<file path="src/rtl/scarb_pkg.sv">
package scarb_pkg;
  typedef enum logic [1:0] {ARB_IDLE, ARB_FILL, ARB_LAST} arb_state_e;
  typedef enum logic {SIDE_I = 1'b0, SIDE_D = 1'b1} side_e;
endpackage

</file>
<file path="src/rtl/cache_array.sv">
module cache_array #(
  parameter int ADDR_W = 10,
  parameter int DATA_W = 32,
  parameter int IDX_W  = 2,
  parameter int OFF_W  = 2
) (
  input  logic              clk_i,
  input  logic              rst_ni,
  input  logic [ADDR_W-1:0] lk_addr_i,
  output logic              hit_o,
  output logic [DATA_W-1:0] rdata_o,
  input  logic              fill_we_i,
  input  logic [ADDR_W-1:0] fill_addr_i,
  input  logic [DATA_W-1:0] fill_data_i,
  input  logic              fill_last_i,
  input  logic              wr_en_i,
  input  logic [ADDR_W-1:0] wr_addr_i,
  input  logic [DATA_W-1:0] wr_data_i,
  input  logic              inv_en_i,
  input  logic [ADDR_W-1:0] inv_addr_i
);
  localparam int LINES = 1 << IDX_W;
  localparam int WORDS = 1 << OFF_W;
  localparam int TAG_W = ADDR_W - IDX_W - OFF_W;

  logic [DATA_W-1:0] data_q [LINES][WORDS];
  logic [TAG_W-1:0]  tag_q  [LINES];
  logic [LINES-1:0]  valid_q;

  logic [IDX_W-1:0] lk_idx, f_idx, w_idx, v_idx;
  logic [OFF_W-1:0] lk_off, f_off, w_off;
  logic [TAG_W-1:0] lk_tag, f_tag, w_tag, v_tag;
  logic             wr_hit, inv_hit;

  assign lk_idx = lk_addr_i[OFF_W +: IDX_W];
  assign lk_off = lk_addr_i[OFF_W-1:0];
  assign lk_tag = lk_addr_i[ADDR_W-1 -: TAG_W];
  assign f_idx  = fill_addr_i[OFF_W +: IDX_W];
  assign f_off  = fill_addr_i[OFF_W-1:0];
  assign f_tag  = fill_addr_i[ADDR_W-1 -: TAG_W];
  assign w_idx  = wr_addr_i[OFF_W +: IDX_W];
  assign w_off  = wr_addr_i[OFF_W-1:0];
  assign w_tag  = wr_addr_i[ADDR_W-1 -: TAG_W];
  assign v_idx  = inv_addr_i[OFF_W +: IDX_W];
  assign v_tag  = inv_addr_i[ADDR_W-1 -: TAG_W];

  assign hit_o   = valid_q[lk_idx] && (tag_q[lk_idx] == lk_tag);
  assign rdata_o = data_q[lk_idx][lk_off];
  assign wr_hit  = valid_q[w_idx] && (tag_q[w_idx] == w_tag);
  assign inv_hit = valid_q[v_idx] && (tag_q[v_idx] == v_tag);

  always_ff @(posedge clk_i) begin
    if (fill_we_i)                data_q[f_idx][f_off] <= fill_data_i;
    else if (wr_en_i && wr_hit)   data_q[w_idx][w_off] <= wr_data_i;
  end

  for (genvar l = 0; l < LINES; l++) begin : g_line
    always_ff @(posedge clk_i or negedge rst_ni) begin
      if (!rst_ni) begin
        valid_q[l] <= 1'b0;
        tag_q[l]   <= '0;
      end else if (fill_we_i && f_idx == IDX_W'(l)) begin
        // line is unusable while it is part-way refilled
        valid_q[l] <= fill_last_i;
        if (fill_last_i) tag_q[l] <= f_tag;
      end else if (inv_en_i && inv_hit && v_idx == IDX_W'(l)) begin
        valid_q[l] <= 1'b0;
      end
    end
  end
endmodule

</file>
<file path="src/rtl/refill_arb.sv">
module refill_arb
  import scarb_pkg::*;
#(
  parameter int ADDR_W = 10,
  parameter int OFF_W  = 2
) (
  input  logic              clk_i,
  input  logic              rst_ni,
  input  logic              i_miss_i,
  input  logic [ADDR_W-1:0] i_addr_i,
  input  logic              d_miss_i,
  input  logic [ADDR_W-1:0] d_addr_i,
  input  logic              wr_req_i,
  output logic              wr_gnt_o,
  output logic              rd_o,
  output logic [ADDR_W-1:0] rd_addr_o,
  output logic              cap_vld_o,
  output side_e             cap_side_o,
  output logic [ADDR_W-1:0] cap_addr_o,
  output logic              cap_last_o
);
  localparam int LB_W = ADDR_W - OFF_W;

  arb_state_e       state_q;
  side_e            side_q;
  logic [LB_W-1:0]  base_q;
  logic [OFF_W-1:0] cnt_q, cap_off_q;
  logic             cap_vld_q;

  always_ff @(posedge clk_i or negedge rst_ni) begin
    if (!rst_ni) begin
      state_q   <= ARB_IDLE;
      side_q    <= SIDE_I;
      base_q    <= '0;
      cnt_q     <= '0;
      cap_vld_q <= 1'b0;
      cap_off_q <= '0;
    end else begin
      cap_vld_q <= (state_q == ARB_FILL);
      cap_off_q <= cnt_q;
      unique case (state_q)
        ARB_IDLE: begin
          cnt_q <= '0;
          if (i_miss_i) begin
            side_q  <= SIDE_I;
            base_q  <= i_addr_i[ADDR_W-1:OFF_W];
            state_q <= ARB_FILL;
          end else if (d_miss_i) begin
            side_q  <= SIDE_D;
            base_q  <= d_addr_i[ADDR_W-1:OFF_W];
            state_q <= ARB_FILL;
          end
        end
        ARB_FILL: begin
          cnt_q <= cnt_q + 1'b1;
          if (cnt_q == '1) state_q <= ARB_LAST;
        end
        default: state_q <= ARB_IDLE;
      endcase
    end
  end

  assign wr_gnt_o   = (state_q == ARB_IDLE) && !i_miss_i && wr_req_i;
  assign rd_o       = (state_q == ARB_FILL);
  assign rd_addr_o  = {base_q, cnt_q};
  assign cap_vld_o  = cap_vld_q;
  assign cap_side_o = side_q;
  assign cap_addr_o = {base_q, cap_off_q};
  assign cap_last_o = cap_vld_q && (cap_off_q == '1);
endmodule

</file>
<file path="src/rtl/split_cache_arb.sv">
module split_cache_arb
  import scarb_pkg::*;
#(
  parameter int ADDR_W = 10,
  parameter int DATA_W = 32,
  parameter int IDX_W  = 2,
  parameter int OFF_W  = 2
) (
  input  logic              clk_i,
  input  logic              rst_ni,
  input  logic              if_req_i,
  input  logic [ADDR_W-1:0] if_addr_i,
  output logic [DATA_W-1:0] if_rdata_o,
  output logic              if_ready_o,
  input  logic              dc_req_i,
  input  logic              dc_we_i,
  input  logic [ADDR_W-1:0] dc_addr_i,
  input  logic [DATA_W-1:0] dc_wdata_i,
  output logic [DATA_W-1:0] dc_rdata_o,
  output logic              dc_ready_o,
  output logic              mem_req_o,
  output logic              mem_we_o,
  output logic [ADDR_W-1:0] mem_addr_o,
  output logic [DATA_W-1:0] mem_wdata_o,
  input  logic [DATA_W-1:0] mem_rdata_i
);
  logic              i_hit, d_hit, i_miss, d_miss, wr_req, wr_gnt;
  logic              rd, cap_vld, cap_last;
  side_e             cap_side;
  logic [ADDR_W-1:0] rd_addr, cap_addr;

  assign i_miss = if_req_i && !i_hit;
  assign d_miss = dc_req_i && !dc_we_i && !d_hit;
  assign wr_req = dc_req_i && dc_we_i;

  cache_array #(.ADDR_W(ADDR_W), .DATA_W(DATA_W), .IDX_W(IDX_W), .OFF_W(OFF_W)) u_icache (
    .clk_i, .rst_ni,
    .lk_addr_i   (if_addr_i),
    .hit_o       (i_hit),
    .rdata_o     (if_rdata_o),
    .fill_we_i   (cap_vld && cap_side == SIDE_I),
    .fill_addr_i (cap_addr),
    .fill_data_i (mem_rdata_i),
    .fill_last_i (cap_last),
    .wr_en_i     (1'b0),
    .wr_addr_i   ('0),
    .wr_data_i   ('0),
    .inv_en_i    (wr_gnt),
    .inv_addr_i  (dc_addr_i)
  );

  cache_array #(.ADDR_W(ADDR_W), .DATA_W(DATA_W), .IDX_W(IDX_W), .OFF_W(OFF_W)) u_dcache (
    .clk_i, .rst_ni,
    .lk_addr_i   (dc_addr_i),
    .hit_o       (d_hit),
    .rdata_o     (dc_rdata_o),
    .fill_we_i   (cap_vld && cap_side == SIDE_D),
    .fill_addr_i (cap_addr),
    .fill_data_i (mem_rdata_i),
    .fill_last_i (cap_last),
    .wr_en_i     (wr_gnt),
    .wr_addr_i   (dc_addr_i),
    .wr_data_i   (dc_wdata_i),
    .inv_en_i    (1'b0),
    .inv_addr_i  ('0)
  );

  refill_arb #(.ADDR_W(ADDR_W), .OFF_W(OFF_W)) u_arb (
    .clk_i, .rst_ni,
    .i_miss_i   (i_miss),
    .i_addr_i   (if_addr_i),
    .d_miss_i   (d_miss),
    .d_addr_i   (dc_addr_i),
    .wr_req_i   (wr_req),
    .wr_gnt_o   (wr_gnt),
    .rd_o       (rd),
    .rd_addr_o  (rd_addr),
    .cap_vld_o  (cap_vld),
    .cap_side_o (cap_side),
    .cap_addr_o (cap_addr),
    .cap_last_o (cap_last)
  );

  assign if_ready_o  = if_req_i && i_hit;
  assign dc_ready_o  = dc_req_i && (dc_we_i ? wr_gnt : d_hit);
  assign mem_req_o   = rd || wr_gnt;
  assign mem_we_o    = wr_gnt;
  assign mem_addr_o  = wr_gnt ? dc_addr_i : rd_addr;
  assign mem_wdata_o = dc_wdata_i;
endmodule

</file>
<file path="config.mk">
export PLATFORM = sky130hd
export DESIGN_NAME = split_cache_arb
export DESIGN_NICKNAME = d
export VERILOG_FILES = /design/src/rtl/scarb_pkg.sv /design/src/rtl/cache_array.sv /design/src/rtl/refill_arb.sv /design/src/rtl/split_cache_arb.sv
export SDC_FILE = /design/constraint.sdc
export NUM_CORES = 1
export LEC_CHECK = 0
export BUFFER_PORTS_ARGS = -buffer_cell sky130_fd_sc_hd__buf_2
export CAP_MARGIN = 20
export CORE_MARGIN = 2
export CORE_UTILIZATION = 50
export CTS_CLUSTER_SIZE = 8
export DETAILED_ROUTE_END_ITERATION = 10
export PLACE_DENSITY = 0.7
export SYNTH_ARGS = -nofsm -noshare
export SYNTH_HDL_FRONTEND = slang
export SYNTH_SLANG_ARGS = --single-unit
</file>
<file path="constraint.sdc">
create_clock -name clk_i -period 4.6 [get_ports clk_i]
set_clock_uncertainty 0.05 [all_clocks]
set_input_delay 0 -clock clk_i [delete_from_list [all_inputs] [get_ports clk_i]]
set_output_delay 0 -clock clk_i [all_outputs]
set_load 0.005 [all_outputs]
</file>
== Word-level counts from Yosys, hierarchy flattened ==
Memory sizes are Yosys's and may differ from the RTL's.
Index checks and enable logic that the tools add are counted.
W data, S select, Z words.
Operators by class
  add/sub/neg operators: 1
  multiply operators: 0
  divide/modulo/power cells: 0
  $lt $le $gt $ge: 9
  equality and inequality tests: 14
  shift operators: 0
  multiplexer cells: 54
  bitwise gates (word level): 6
  reduce and logical (&&, ||, !) cells: 55
Operator list (count)
  $mux W128: 5
  $mux W32: 6
  $bmux W32 S2: 2
  $demux W32 S2: 2
  $reduce_or A128 Y1: 1
  $bmux W6 S2: 3
  $mux W6: 6
  $logic_and A1 B1 Y1: 30
  $reduce_and A2 Y1: 10
  $eq A6 B6 Y1: 3
  $mux W1: 18
  $mux W8: 2
  $ge A3 B3 Y1 const B: 5
  $not A2 Y3: 5
  $eq A2 B2 Y1 const B: 6
  $reduce_bool A2 Y1: 6
  $mux W10: 1
  $mux W2: 4
  $pmux W2 S2: 2
  $bmux W1 S2: 3
  $eq A2 B1 Y1 const B: 3
  $logic_not A2 Y1: 3
  $lt A2 B3 Y1 const B: 2
  $lt A3 B1 Y1 const B: 2
  6 further kinds: 9
Word-level totals
  register bits: 72
  latch bits: 0
  RAM bits: 1024
  ROM bits: 0
  input port bits: 89
  memories kept: 2
Memories
  u_dcache.data_q: words 4, bits a word 128, rd ports 1, clocked after Yosys merged registers in 0, write ports 1, RTL line cache_array.sv:26  | logic [DATA_W-1:0] data_q [LINES][WORDS];
  u_icache.data_q: words 4, bits a word 128, rd ports 1, clocked after Yosys merged registers in 0, write ports 1, RTL line cache_array.sv:26

== Depth between registers and ports, before layout ==
Gate-level depths: netlist of the first run.
  word-level depth: 17
  mapped depth: 10

== Cells and area by module ==
A second synthesis of the first run with hierarchy kept.
Second synthesis, totals
  cell total of the unflattened synthesis: 1984
  area, all modules: 44576.5 um2
Modules (own cells, without submodules)
  cache_array at u_icache: times used 1, cells each 938, area an instance 21699.6 um2, seq. area each 16075.4 um2
  cache_array at u_dcache: times used 1, cells each 938, area an instance 21673.3 um2, seq. area each 16075.4 um2
  refill_arb: times used 1, cells each 55, area an instance 740.7 um2, seq. area each 400.4 um2
  split_cache_arb: times used 1, cells each 53, area an instance 462.9 um2, seq. area each 0.0 um2

== Worst setup path before layout of the first run ==
Ideal clock, no wire load.
  kind: register -> register
  start: register u_dcache.tag_q[6] in the netlist's numbering
  end: memory u_dcache.data_q[1][64] in the netlist's numbering, enable pin
  setup time: 0.472 ns
  arrival: 4.402 ns
  required time: 4.078 ns
  slack: -0.324 ns
  stages on the path, launching flop included: 8
  buffers on the path: 1
  period minus slack after synthesis: 4.924 ns
  path through: dfrtp_1 -> nand2b_1 -> mux4_2 -> nand4b_4 -> a2111oi_4 -> nand3_4 -> buf_2 -> o32ai_1
On the way
  word-level cells in the longest chain between the ends: 11
  elaborated cells on any way between the ends: 12
  those cells by class: 1 x eq/ne; 8 x mux; 3 x reduce/logical
Ends and longest elaborated chain
  from (decl): RTL line cache_array.sv:27  | logic [TAG_W-1:0] tag_q [LINES];
  from (signal, indexed assignment): RTL line cache_array.sv:65  | if (fill_last_i) tag_q[l] <= f_tag;
  $bmux W6 S2 (*): RTL line cache_array.sv:49  | assign wr_hit = valid_q[w_idx] && (tag_q[w_idx] == w_tag);
  $mux W6 (not written as such) (*) (2 in series): RTL line cache_array.sv:49
  $eq A6 B6 Y1 (*): RTL line cache_array.sv:49
  $logic_and A1 B1 Y1 (*): RTL line cache_array.sv:49
  $logic_and A1 B1 Y1 (*): RTL line cache_array.sv:54  | else if (wr_en_i && wr_hit) data_q[w_idx][w_off] <= wr_data_i;
  $mux W1 (*): RTL line cache_array.sv:54
  $mux W1 (*): RTL line cache_array.sv:53  | if (fill_we_i) data_q[f_idx][f_off] <= fill_data_i;
  $mux W128 (not written as such) (*): RTL line cache_array.sv:54
  $reduce_or A128 Y1 (no line)
  $mux W2 (no line) / $mux W128 (equally long branches)
  to (decl): RTL line cache_array.sv:26
Mark *: on every way between the ends. The rest lies on a longest branch, timed or not. The select of a mux whose other input is x is not followed.

== Final worst setup path of the first run ==
  start: register u_dcache.tag_q[0] in the netlist's numbering
  end: memory u_dcache.data_q[2][19] in the netlist's numbering, enable pin
The elaborated chain is that of the path after synthesis.

==> summary.log, run 1 <==
INFO  sta            timing.final.hold_violations=16
INFO  cts            clk_pin_slew_worst_paths=0.05ns
INFO  sta            fmax=0.247GHz
INFO  sta            fin_tns_setup=0ns
INFO  worst_setup_path timing.critical_path.slowest_cell_delay=0.69ns
INFO  synth          synth.yosys.warnings=0
INFO  sta            whs=-0.0121ns
INFO  placed_design  port_buffers=198
INFO  sta            timing.final.max_slew_violations=0
INFO  layout         most-common-layout-cells=edfxtp_1, mux4_2, buf_2, clkbuf_16, dlygate4sd3_1
INFO  sta            fin_crit_share=88.0%
INFO  floorplan      fp.coreArea=85,300µm²
INFO  layout         finish.cell_count_without_fillers=3,421
INFO  flow_run       number_of_maximum_capacitance_constraint_violations=0
INFO  layout         fillCellCount=5,901
INFO  cts            clock_sink_count=1,096
INFO  floorplan      initial_utilization=50.6%
INFO  floorplan      die_w=298µm
INFO  run_status     violations=hold timing
INFO  cts            cts_resized=0
INFO  cts            cts-root-to-sink-buffers=3
INFO  sta            period_needed=4.05ns
INFO  worst_setup_path worstPathRequired=4.91ns
INFO  layout         final_common_cell=edfxtp_1
INFO  sta            rsz0062_at_grt=no
INFO  layout         final_layout_size_suffix_gt1_share=37.4%
INFO  synth          asyncSetResetFlopFracSynth=6.57%
INFO  floorplan      num_rows=107
INFO  detailed_routing drt-total-wl=101,000µm
INFO  floorplan      die_y=298µm
INFO  floorplan      pin_count=199
INFO  global_routing grt_max_degree=113
INFO  worst_setup_path worst_path_max_delay_cell=a2111oi_4
INFO  placed_design  place.detailed.instances=3,144
INFO  cts            htree_levels=4
INFO  worst_setup_path timing.critical_path.fanout_max=27
INFO  worst_setup_path timing.setup.critical_path_class=reg2reg
INFO  synth          syn_inst=1,869
INFO  layout         finish.net_count=2,335
INFO  synth          postSynthRegisterBits=1,096
INFO  cts            number_of_setup_buffers_added_after_cts=0
INFO  detailed_routing drc=0
INFO  cts            cts_inserted_buffers=155
INFO  layout         area_growth=17.9%
INFO  synth          synth_enable_flop_cells=1,024
INFO  floorplan      design.die.area=88,600µm²
INFO  cts            post_cts_hold_buffer_count=88
INFO  sta            tightestPinTransition=1.12ns
INFO  placed_design  globalplace.congestion=0.822
INFO  cts            clkLatencyLatePin=0.74ns
INFO  global_routing grt_pass1_vias=21,964
INFO  synth          ys_dominant_reg_cell=edfxtp_1
INFO  detailed_routing first_iter_violations=2,605
INFO  global_routing grt_use_total=23.3%
INFO  synth          yosysUniqueCellTypes=46
INFO  detailed_routing wire_per_inst=29.5µm
INFO  global_routing globalRoute.totalOverflow=0
INFO  global_routing antenna_found_initial=20
INFO  cts            cts.root.buffer_cell=clkbuf_16
INFO  worst_setup_path cp-end-kind=register
INFO  pwr            powerDensity=498nW/µm²
INFO  cts            cts_tree=done
INFO  synth          synth-seq-area-share=75.5%
INFO  hold_path      worstHoldPathType=in2reg
INFO  pwr            leakage=16.8nW
INFO  run_status     run_status=finished with violations
INFO  global_routing grt_first_pass_wirelength=149,000µm
INFO  worst_setup_path critical_path.cell_chain=nand2b_1 -> mux4_2 -> nand4b_4 -> a2111oi_4 -> nand3_4 -> o31ai_4 -> buf_4
INFO  placed_design  detailedPlacementHpwl=56,700µm
INFO  synth          netlist_area=43,100µm²
INFO  detailed_routing first_pass_iteration_count_of_the_detailed_router=5
INFO  sta            timing.max_slew.rel_slack=25.6%
INFO  synth          synth.avg_cell_area=23.1µm²
INFO  detailed_routing post_drt_via_cell_ratio=6.14
INFO  detailed_routing num_vias=21,003
INFO  detailed_routing antenna_left=0
INFO  synth          postSynthNetCount=1,959
INFO  pwr            worst_ir_drop_vdd=0.357mV
INFO  worst_setup_path start_kind=register
INFO  worst_setup_path worstPathArrival=4.36ns
INFO  sta            report.final.setup_viol=0
==> sequential cells by signal, indices dropped and copies added (netlist names), 2 cells and up <==
name and cells:
u_arb.base_q 8, u_arb.cap_off_q 2, u_arb.cnt_q 2, u_arb.state_q 2
u_dcache.data_q 512, u_dcache.tag_q 24, u_dcache.valid_q 4, u_icache.data_q 512
u_icache.tag_q 24, u_icache.valid_q 4
==> synthesized netlist by cell type (all sizes together), types with 2 or more instances <==
cell type	count	share of area, %
mux2	75	2.0
edfxtp	1024	71
nor3	9	0.10
o21ai	17	0.21
and3	3	0.044
o32ai	3	0.078
o41ai	2	0.075
a21oi	5	0.058
o31ai	9	0.16
xor2	10	0.20
clkbuf	50	0.44
a21o	3	0.052
nor4	2	0.029
nand4	2	0.029
a22oi	8	0.14
xnor2	13	0.26
dfrtp	72	4.2
nor2	26	0.23
mux2i	21	0.49
nand2	52	0.45
or3	10	0.15
nor2b	2	0.029
nand3	5	0.087
inv	13	0.11
buf	72	1.1
nand4b	3	0.096
a31o	4	0.081
a22o	4	0.081
nand2b	9	0.13
mux4	334	17
==> layer usage <==
layer | vias to the layer above | GRT usage [%] | wire length [µm]
met5 | - | 0 | 29
met4 | 4 | 7.43 | 2610
met3 | 172 | 5.27 | 9410
met2 | 1046 | 37.1 | 49500
met1 | 11188 | 32.3 | 39500
li1 | 8593 | - | -
==> critical path, delay by kind of cell (launching register included) <==
kind            cells  cell delay (ns)
flops               1             0.39
mux                 1             0.46
simple gates        3             0.90
buf+inv             1             0.54
compound gates      2             1.30
==> stage by stage <==
step,cell area (µm²),utilization [%],total power [mW],setup WS (ns)
4_1_cts,50800,59.6,25.5,0.574
3_5_place_dp,45600,53.5,15.2,0.594
3_3_place_gp,45600,53.5,15.1,0.688
5_1_grt,50800,59.6,26.1,0.344
2_1_floorplan,43100,-,14.0,-0.324
6_report,50800,59.6,25.3,0.553
==> report_power, final <==
group          switching (mW)  internal, mW  leakage (nW)
clock                    4.08          6.08          2.08
sequential              0.389          11.9          10.1
combinational            1.67          1.18          4.61
==> path summary, 6_finish.rpt <==
| check | from | end | slack (ns) | cells past startpoint |
|---|---|---|---|---|
| min in group asynchronous | rst_ni | u_dcache.tag_q[8] | 0.51 | 4 |
| setup reg to reg | u_dcache.tag_q[0] | u_dcache.data_q[2][19] | 0.55 | 7 |
| hold / removal | dc_wdata_i[13] | u_dcache.data_q[0][77] | -0.01 | 2 |
| max in group asynchronous | rst_ni | u_dcache.valid_q[0] | 3.38 | 4 |
| setup / recovery | u_dcache.tag_q[0] | u_dcache.data_q[2][19] | 0.55 | 7 |
| hold reg to reg | u_dcache.valid_q[1] | u_dcache.valid_q[1] | 0.42 | 1 |
==> kinds of logic after synthesis <==
kind of cell | after synthesis | synth area share (%)
DFF | 1096 | 75.5
muxes | 430 | 19.9
buffers and inverters | 135 | 1.63
and+or+nand+nor | 124 | 1.39
AOI/OAI and AO/OA | 60 | 1.12
xor gates and xnor gates | 23 | 0.467
adders and majority gates | 1 | 0.0290
==> area by class of cell <==
class / count / area (µm²) / area share [%]
inverters: 13 / 48.8 / 0.0960
multi-input cells: 638 / 10200 / 20.0
clock inverters: 15 / 348 / 0.684
well taps: 1144 / 1430 / 2.82
repair buffers: 341 / 2340 / 4.61
clock buffers: 171 / 3960 / 7.79
flip-flops and latches: 1096 / 32600 / 64.0
diodes: 3 / 7.51 / 0.0148
Power figures use the tool's default switching activity.
==> run 2: changes to the inputs <==
--- a/config.mk
+++ b/config.mk
@@ -11,6 +11,7 @@
 export CORE_UTILIZATION = 50
 export CTS_CLUSTER_SIZE = 8
 export DETAILED_ROUTE_END_ITERATION = 10
+export GPL_TIMING_DRIVEN = 0
 export PLACE_DENSITY = 0.7
 export SYNTH_ARGS = -nofsm -noshare
 export SYNTH_HDL_FRONTEND = slang
==> run 2 against run 1 <==
- the run still ends with hold timing left
- critical path depth up 1
- hold slack improved by 0.0083 ns
- worst setup slack about the same
- largest power group unchanged
- critical path type is now in2reg
- global-route usage grew 1.4 points
- critical endpoint is now u_dcache.data_q[3][48]
- final cell count up 3.3%
- highest routed layer is now met4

---+---

WHAT YOU SHOULD DO » Give back, exactly as written, the stretch from the line with "required time: 4.078 ns" through the line with "to (decl): RTL line cache_array.sv:26", and no other lines from the records above.

RESULT BELOW »
  required time: 4.078 ns
  slack: -0.324 ns
  stages on the path, launching flop included: 8
  buffers on the path: 1
  period minus slack after synthesis: 4.924 ns
  path through: dfrtp_1 -> nand2b_1 -> mux4_2 -> nand4b_4 -> a2111oi_4 -> nand3_4 -> buf_2 -> o32ai_1
On the way
  word-level cells in the longest chain between the ends: 11
  elaborated cells on any way between the ends: 12
  those cells by class: 1 x eq/ne; 8 x mux; 3 x reduce/logical
Ends and longest elaborated chain
  from (decl): RTL line cache_array.sv:27  | logic [TAG_W-1:0] tag_q [LINES];
  from (signal, indexed assignment): RTL line cache_array.sv:65  | if (fill_last_i) tag_q[l] <= f_tag;
  $bmux W6 S2 (*): RTL line cache_array.sv:49  | assign wr_hit = valid_q[w_idx] && (tag_q[w_idx] == w_tag);
  $mux W6 (not written as such) (*) (2 in series): RTL line cache_array.sv:49
  $eq A6 B6 Y1 (*): RTL line cache_array.sv:49
  $logic_and A1 B1 Y1 (*): RTL line cache_array.sv:49
  $logic_and A1 B1 Y1 (*): RTL line cache_array.sv:54  | else if (wr_en_i && wr_hit) data_q[w_idx][w_off] <= wr_data_i;
  $mux W1 (*): RTL line cache_array.sv:54
  $mux W1 (*): RTL line cache_array.sv:53  | if (fill_we_i) data_q[f_idx][f_off] <= fill_data_i;
  $mux W128 (not written as such) (*): RTL line cache_array.sv:54
  $reduce_or A128 Y1 (no line)
  $mux W2 (no line) / $mux W128 (equally long branches)
  to (decl): RTL line cache_array.sv:26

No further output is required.